私は今、同じ敷地内にある別邸へとやって来ている。先触れなどは無しで。なので、今、目の前に居る姉は、とても驚いていて、目を見開いたまま固まっている。

「あの……私、エヴィです。覚えて…ますか?」

実は、姉とちゃんと会うのは、私が高熱を出して倒れてから初めてなのだ。半年ぶり…である。

「……ふふっ。覚えているわよ。ビックリ…して……。どうして別邸ここに?」

少し困ったように笑う姉もまた、リンディとは違う儚さがある。

「あの…どうしても、のお礼がしたくて。エメリーにお願いして、ここに連れて来てもらったんです」

直接言われた事は無いけど、父と母は、私達がこの姉と会う事を善しとは思っていない。だから、姉を別邸ここに閉じ込めるようにしているのだろう。

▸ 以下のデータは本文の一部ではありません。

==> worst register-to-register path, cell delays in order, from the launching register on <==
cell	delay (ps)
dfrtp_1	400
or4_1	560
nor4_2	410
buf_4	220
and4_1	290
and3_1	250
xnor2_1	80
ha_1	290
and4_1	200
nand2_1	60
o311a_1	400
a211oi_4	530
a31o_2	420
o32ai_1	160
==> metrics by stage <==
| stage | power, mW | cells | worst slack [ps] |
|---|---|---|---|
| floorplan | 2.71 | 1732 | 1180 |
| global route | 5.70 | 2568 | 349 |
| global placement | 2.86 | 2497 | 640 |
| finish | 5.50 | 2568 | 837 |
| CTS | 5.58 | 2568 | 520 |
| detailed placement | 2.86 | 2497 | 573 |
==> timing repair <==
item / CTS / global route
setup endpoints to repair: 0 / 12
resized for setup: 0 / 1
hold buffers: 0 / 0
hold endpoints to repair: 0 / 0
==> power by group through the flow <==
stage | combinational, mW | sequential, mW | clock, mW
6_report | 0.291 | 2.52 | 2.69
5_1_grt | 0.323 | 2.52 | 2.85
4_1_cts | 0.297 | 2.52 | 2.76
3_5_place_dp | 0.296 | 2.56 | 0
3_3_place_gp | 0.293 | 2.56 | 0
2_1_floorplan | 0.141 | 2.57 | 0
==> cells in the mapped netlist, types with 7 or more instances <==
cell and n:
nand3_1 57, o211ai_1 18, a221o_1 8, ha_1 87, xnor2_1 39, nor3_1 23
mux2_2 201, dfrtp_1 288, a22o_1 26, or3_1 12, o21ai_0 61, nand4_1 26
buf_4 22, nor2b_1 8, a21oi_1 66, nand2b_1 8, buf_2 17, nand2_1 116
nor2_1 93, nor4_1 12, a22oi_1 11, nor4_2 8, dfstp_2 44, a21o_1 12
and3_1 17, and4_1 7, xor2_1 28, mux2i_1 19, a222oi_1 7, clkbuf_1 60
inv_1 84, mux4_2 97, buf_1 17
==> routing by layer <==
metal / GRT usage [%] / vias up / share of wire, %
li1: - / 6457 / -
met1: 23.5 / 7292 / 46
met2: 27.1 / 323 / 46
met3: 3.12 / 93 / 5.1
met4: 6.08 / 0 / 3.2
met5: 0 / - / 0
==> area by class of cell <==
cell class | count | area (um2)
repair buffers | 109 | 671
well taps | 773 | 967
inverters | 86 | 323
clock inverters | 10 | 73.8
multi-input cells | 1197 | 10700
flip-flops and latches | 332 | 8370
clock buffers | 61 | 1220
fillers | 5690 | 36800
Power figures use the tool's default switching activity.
$ cat src/logic/exc_vec_map.svh
// offsets, field positions, reset values, vector numbers and timing counts
`ifndef EXC_VEC_MAP_SVH
`define EXC_VEC_MAP_SVH

`define TMR_MCR_OFS 16'hf900
`define TMR_ICR_OFS 16'hf904
`define MOD_STRIDE 16'h0040
`define STATUS_OFS 16'hf9f0

`define MCR_ARB_LSB 0
`define ICR_HP_LSB 0
`define ICR_BASE_LSB 4
`define ICR_LVL_LSB 8

`define MCR_ARB_RST 4'h0
`define ICR_HP_RST 4'h0
`define ICR_BASE_RST 4'h0
`define ICR_LVL_RST 3'h0

`define VEC_RESET_BANKS 8'h00
`define VEC_FIRST_EXC 8'h04
`define VEC_UNINIT 8'h0f
`define VEC_AUTO_BASE 8'h10
`define VEC_SPURIOUS 8'h18
`define VEC_FIRST_USER 8'h38
`define MIN_USER_BASE 4'h4
`define RESET_WORDS 2'h3

`define CLK_PERIOD_NS 100
`define ACK_TIMEOUT_NS 1600
`define ACK_TIMEOUT_CYC ((`ACK_TIMEOUT_NS) / (`CLK_PERIOD_NS))

`endif

$ cat src/logic/exc_vec_pkg.sv
// types shared by the exception vector dispatch logic
package exc_vec_pkg;
   typedef enum logic [2:0] {
      s_fetch,
      s_fetch_strobe,
      s_fetch_load,
      s_idle,
      s_ack
   } dispatch_state_t;
endpackage

$ cat src/logic/exception_vector_dispatch.sv
// exception vector dispatch: reset fetch, fixed vectors, arbitration and acknowledge
//
// The plain strobed port was left to the implementer.
`timescale 1ns/1ps
`include "exc_vec_map.svh"
module exception_vector_dispatch #(
   parameter int N_MOD = 2,
   parameter logic [3:0] EXT_ARB = 4'h0
) (
   input wire logic ref_clk,
   input wire logic rst,
   input wire logic [15:0] reg_addr,
   input wire logic [15:0] reg_wdata,
   input wire logic reg_wr,
   input wire logic reg_rd,
   output logic [15:0] reg_rdata,
   input wire logic [N_MOD-1:0] mod_req_n,
   input wire logic [7:1] ext_irq_n,
   input wire logic internal_ack_line,
   input wire logic [3:0] ack_src,
   input wire logic autovector_response_n,
   input wire logic ext_vec_valid,
   input wire logic [7:0] ext_vec,
   input wire logic [4:0] exc_req,
   input wire logic [2:0] ipl_mask,
   input wire logic [15:0] mem_data,
   output logic mem_rd,
   output logic mem_prog,
   output logic [8:0] mem_addr,
   output logic [15:0] ext_banks,
   output logic [15:0] init_pc,
   output logic [15:0] init_sp,
   output logic [15:0] direct_page_index,
   output logic reset_done,
   output logic irq_pending,
   output logic [2:0] irq_level,
   output logic iack_cycle,
   output logic [2:0] iack_level,
   output logic [3:0] iack_arb,
   output logic vec_valid,
   output logic [7:0] vec_num,
   output logic [8:0] vec_addr,
   output exc_vec_pkg::dispatch_state_t state
);
   import exc_vec_pkg::*;

   localparam int MW = (N_MOD > 1) ? $clog2(N_MOD) : 1;
   localparam int TIMEOUT = `ACK_TIMEOUT_CYC;

   logic [3:0] arb_q [N_MOD];
   logic [2:0] lvl_q [N_MOD];
   logic [3:0] base_q [N_MOD];
   logic [3:0] hp_q [N_MOD];
   logic [15:0] next_rdata;
   logic [1:0] fetch_idx;
   logic [7:0] ack_cnt;
   logic win_int;
   logic [MW-1:0] win_mod;
   logic best_hit;
   logic best_int;
   logic [MW-1:0] best_mod;
   logic [2:0] best_lvl;
   logic [3:0] best_arb;
   logic [7:0] exc_num;
   logic ack_timeout;

   // unassigned or reset bases give the uninitialized vector
   function automatic logic [7:0] module_vector(input logic [3:0] base, input logic [3:0] hp,
                                                input logic [3:0] src);
      logic [7:0] ofs;
      ofs = (src == hp) ? 8'h00 : {4'h0, src} + 8'h01;
      if (base < `MIN_USER_BASE)
         return `VEC_UNINIT;
      return {base, 4'h0} + ofs;
   endfunction

   // per-module configuration registers, strided from the timer's pair
   for (genvar k = 0; k < N_MOD; k++)
   begin : g_mod
      localparam logic [15:0] MCR_A = 16'(`TMR_MCR_OFS + k * `MOD_STRIDE);
      localparam logic [15:0] ICR_A = 16'(`TMR_ICR_OFS + k * `MOD_STRIDE);
      always_ff @(posedge ref_clk or posedge rst)
      begin
         if (rst)
         begin
            arb_q[k] <= `MCR_ARB_RST;
            lvl_q[k] <= `ICR_LVL_RST;
            base_q[k] <= `ICR_BASE_RST;
            hp_q[k] <= `ICR_HP_RST;
         end
         else if (reg_wr && reg_addr == MCR_A)
            arb_q[k] <= reg_wdata[`MCR_ARB_LSB +: 4];
         else if (reg_wr && reg_addr == ICR_A)
         begin
            lvl_q[k] <= reg_wdata[`ICR_LVL_LSB +: 3];
            base_q[k] <= reg_wdata[`ICR_BASE_LSB +: 4];
            hp_q[k] <= reg_wdata[`ICR_HP_LSB +: 4];
         end
      end
   end

   always_comb
   begin
      next_rdata = 16'h0000;
      if (reg_rd && reg_addr == `STATUS_OFS)
         next_rdata = {vec_num, reset_done, iack_cycle, 2'h0, irq_pending, irq_level};
      for (int k = 0; k < N_MOD; k++)
      begin
         if (reg_rd && reg_addr == 16'(`TMR_MCR_OFS + k * `MOD_STRIDE))
            next_rdata = {12'h000, arb_q[k]};
         if (reg_rd && reg_addr == 16'(`TMR_ICR_OFS + k * `MOD_STRIDE))
            next_rdata = {5'h00, lvl_q[k], base_q[k], hp_q[k]};
      end
   end

   // read data stand for one cycle only; unmapped reads return zero
   always_ff @(posedge ref_clk or posedge rst)
   begin
      if (rst)
         reg_rdata <= 16'h0000;
      else
         reg_rdata <= next_rdata;
   end

   // highest level wins, arbitration only splits equal levels
   always_comb
   begin
      best_hit = 1'b0;
      best_int = 1'b0;
      best_mod = '0;
      best_lvl = 3'h0;
      best_arb = 4'h0;
      for (int k = 0; k < N_MOD; k++)
      begin
         if (!mod_req_n[k] && lvl_q[k] != 3'h0
             && (lvl_q[k] > ipl_mask || lvl_q[k] == 3'h7)
             && (!best_hit || {lvl_q[k], arb_q[k]} > {best_lvl, best_arb}))
         begin
            best_hit = 1'b1;
            best_int = 1'b1;
            best_mod = MW'(k);
            best_lvl = lvl_q[k];
            best_arb = arb_q[k];
         end
      end
      for (int l = 1; l < 8; l++)
      begin
         if (!ext_irq_n[l] && (3'(l) > ipl_mask || l == 7)
             && (!best_hit || {3'(l), EXT_ARB} > {best_lvl, best_arb}))
         begin
            best_hit = 1'b1;
            best_int = 1'b0;
            best_mod = '0;
            best_lvl = 3'(l);
            best_arb = EXT_ARB;
         end
      end
   end

   // lowest index is the most urgent fixed exception
   always_comb
   begin
      exc_num = `VEC_FIRST_EXC;
      for (int i = 4; i >= 0; i--)
         if (exc_req[i])
            exc_num = `VEC_FIRST_EXC + 8'(i);
   end

   always_ff @(posedge ref_clk or posedge rst)
   begin
      if (rst)
      begin
         irq_pending <= 1'b0;
         irq_level <= 3'h0;
      end
      else
      begin
         irq_pending <= best_hit;
         irq_level <= best_lvl;
      end
   end

   // acknowledge wait is bounded so a vanished source cannot hang the bus
   always_ff @(posedge ref_clk or posedge rst)
   begin
      if (rst)
         ack_cnt <= 8'h00;
      else if (state == s_ack)
         ack_cnt <= ack_cnt + 8'h01;
      else
         ack_cnt <= 8'h00;
   end
   assign ack_timeout = (ack_cnt == 8'(TIMEOUT - 1));

   always_ff @(posedge ref_clk or posedge rst)
   begin
      if (rst)
      begin
         state <= s_fetch;
         fetch_idx <= 2'h0;
         mem_rd <= 1'b0;
         mem_prog <= 1'b0;
         mem_addr <= 9'h000;
         ext_banks <= 16'h0000;
         init_pc <= 16'h0000;
         init_sp <= 16'h0000;
         direct_page_index <= 16'h0000;
         reset_done <= 1'b0;
         iack_cycle <= 1'b0;
         iack_level <= 3'h0;
         iack_arb <= 4'h0;
         win_int <= 1'b0;
         win_mod <= '0;
         vec_valid <= 1'b0;
         vec_num <= 8'h00;
         vec_addr <= 9'h000;
      end
      else
      begin
         vec_valid <= 1'b0;
         unique case (state)
            s_fetch:
            begin
               mem_rd <= 1'b1;
               mem_prog <= 1'b1;
               mem_addr <= {6'h00, fetch_idx, 1'b0} + {1'b0, `VEC_RESET_BANKS};
               state <= s_fetch_strobe;
            end
            s_fetch_strobe:
            begin
               mem_rd <= 1'b0;
               state <= s_fetch_load;
            end
            s_fetch_load:
            begin
               unique case (fetch_idx)
                  2'h0: ext_banks <= mem_data;
                  2'h1: init_pc <= mem_data;
                  2'h2: init_sp <= mem_data;
                  2'h3: direct_page_index <= mem_data;
               endcase
               mem_prog <= 1'b0;
               fetch_idx <= fetch_idx + 2'h1;
               if (fetch_idx == `RESET_WORDS)
               begin
                  reset_done <= 1'b1;
                  state <= s_idle;
               end
               else
                  state <= s_fetch;
            end
            s_idle:
            begin
               if (exc_req != 5'h00)
               begin
                  vec_valid <= 1'b1;
                  vec_num <= exc_num;
                  vec_addr <= {exc_num, 1'b0};
               end
               else if (best_hit && !vec_valid)
               begin
                  iack_cycle <= 1'b1;
                  iack_level <= best_lvl;
                  iack_arb <= best_arb;
                  win_int <= best_int;
                  win_mod <= best_mod;
                  state <= s_ack;
               end
            end
            s_ack:
            begin
               if (win_int && internal_ack_line)
               begin
                  vec_num <= module_vector(base_q[win_mod], hp_q[win_mod], ack_src);
                  vec_addr <= {module_vector(base_q[win_mod], hp_q[win_mod], ack_src), 1'b0};
               end
               else if (!win_int && !internal_ack_line && !autovector_response_n)
               begin
                  vec_num <= `VEC_AUTO_BASE + {5'h00, iack_level};
                  vec_addr <= {`VEC_AUTO_BASE + {5'h00, iack_level}, 1'b0};
               end
               else if (!win_int && !internal_ack_line && ext_vec_valid)
               begin
                  vec_num <= (ext_vec < `VEC_FIRST_USER) ? `VEC_UNINIT : ext_vec;
                  vec_addr <= {((ext_vec < `VEC_FIRST_USER) ? `VEC_UNINIT : ext_vec), 1'b0};
               end
               else
               begin
                  vec_num <= `VEC_SPURIOUS;
                  vec_addr <= {`VEC_SPURIOUS, 1'b0};
               end
               if (internal_ack_line || !autovector_response_n || ext_vec_valid || ack_timeout)
               begin
                  vec_valid <= 1'b1;
                  iack_cycle <= 1'b0;
                  state <= s_idle;
               end
            end
         endcase
      end
   end
endmodule
$ cat config.mk
export PLATFORM = sky130hd
export DESIGN_NAME = lamp_driver_regs
export DESIGN_NICKNAME = d
export VERILOG_FILES = /design/src/logic/lamp_driver_regs.v
export VERILOG_INCLUDE_DIRS = /design/src /design/src/logic
export SDC_FILE = /design/constraint.sdc
export NUM_CORES = 1
export LEC_CHECK = 0
export BUFFER_PORTS_ARGS = -buffer_cell sky130_fd_sc_hd__buf_4
export CAP_MARGIN = 20
export CORE_MARGIN = 5
export CORE_UTILIZATION = 42
export DETAILED_ROUTE_END_ITERATION = 8
export SLEW_MARGIN = 20
export SYNTH_ARGS = -nofsm -noshare
export SYNTH_HDL_FRONTEND = slang
export SYNTH_SLANG_ARGS = --single-unit
$ cat constraint.sdc
create_clock -name clk_sys -period 2.25 [get_ports clk_sys]
set_clock_uncertainty 0.05 [all_clocks]
set_input_delay 0.45 -clock clk_sys [delete_from_list [all_inputs] [get_ports clk_sys]]
set_output_delay 0.45 -clock clk_sys [all_outputs]
set_load 0.02 [all_outputs]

『私が本当の母親じゃないから、嫌なのかもしれないわね。』


そう言った母の言葉も、今思えば、本当の事なのかどうかも怪しいとさえ思える。

だから、私は、信頼するエメリーにだけに相談した。

「お姉様にお礼がしたいから会いたい」と。

すると、エメリーは嬉しそうに笑って、私と姉が会える日を作ってくれたのだ。
今日、父は仕事で登城、母とリンディとサイラスは3人で買い物に出掛けている。その4人が不在の間に─と、私はエメリーと一緒に別邸へとやって来たのだ。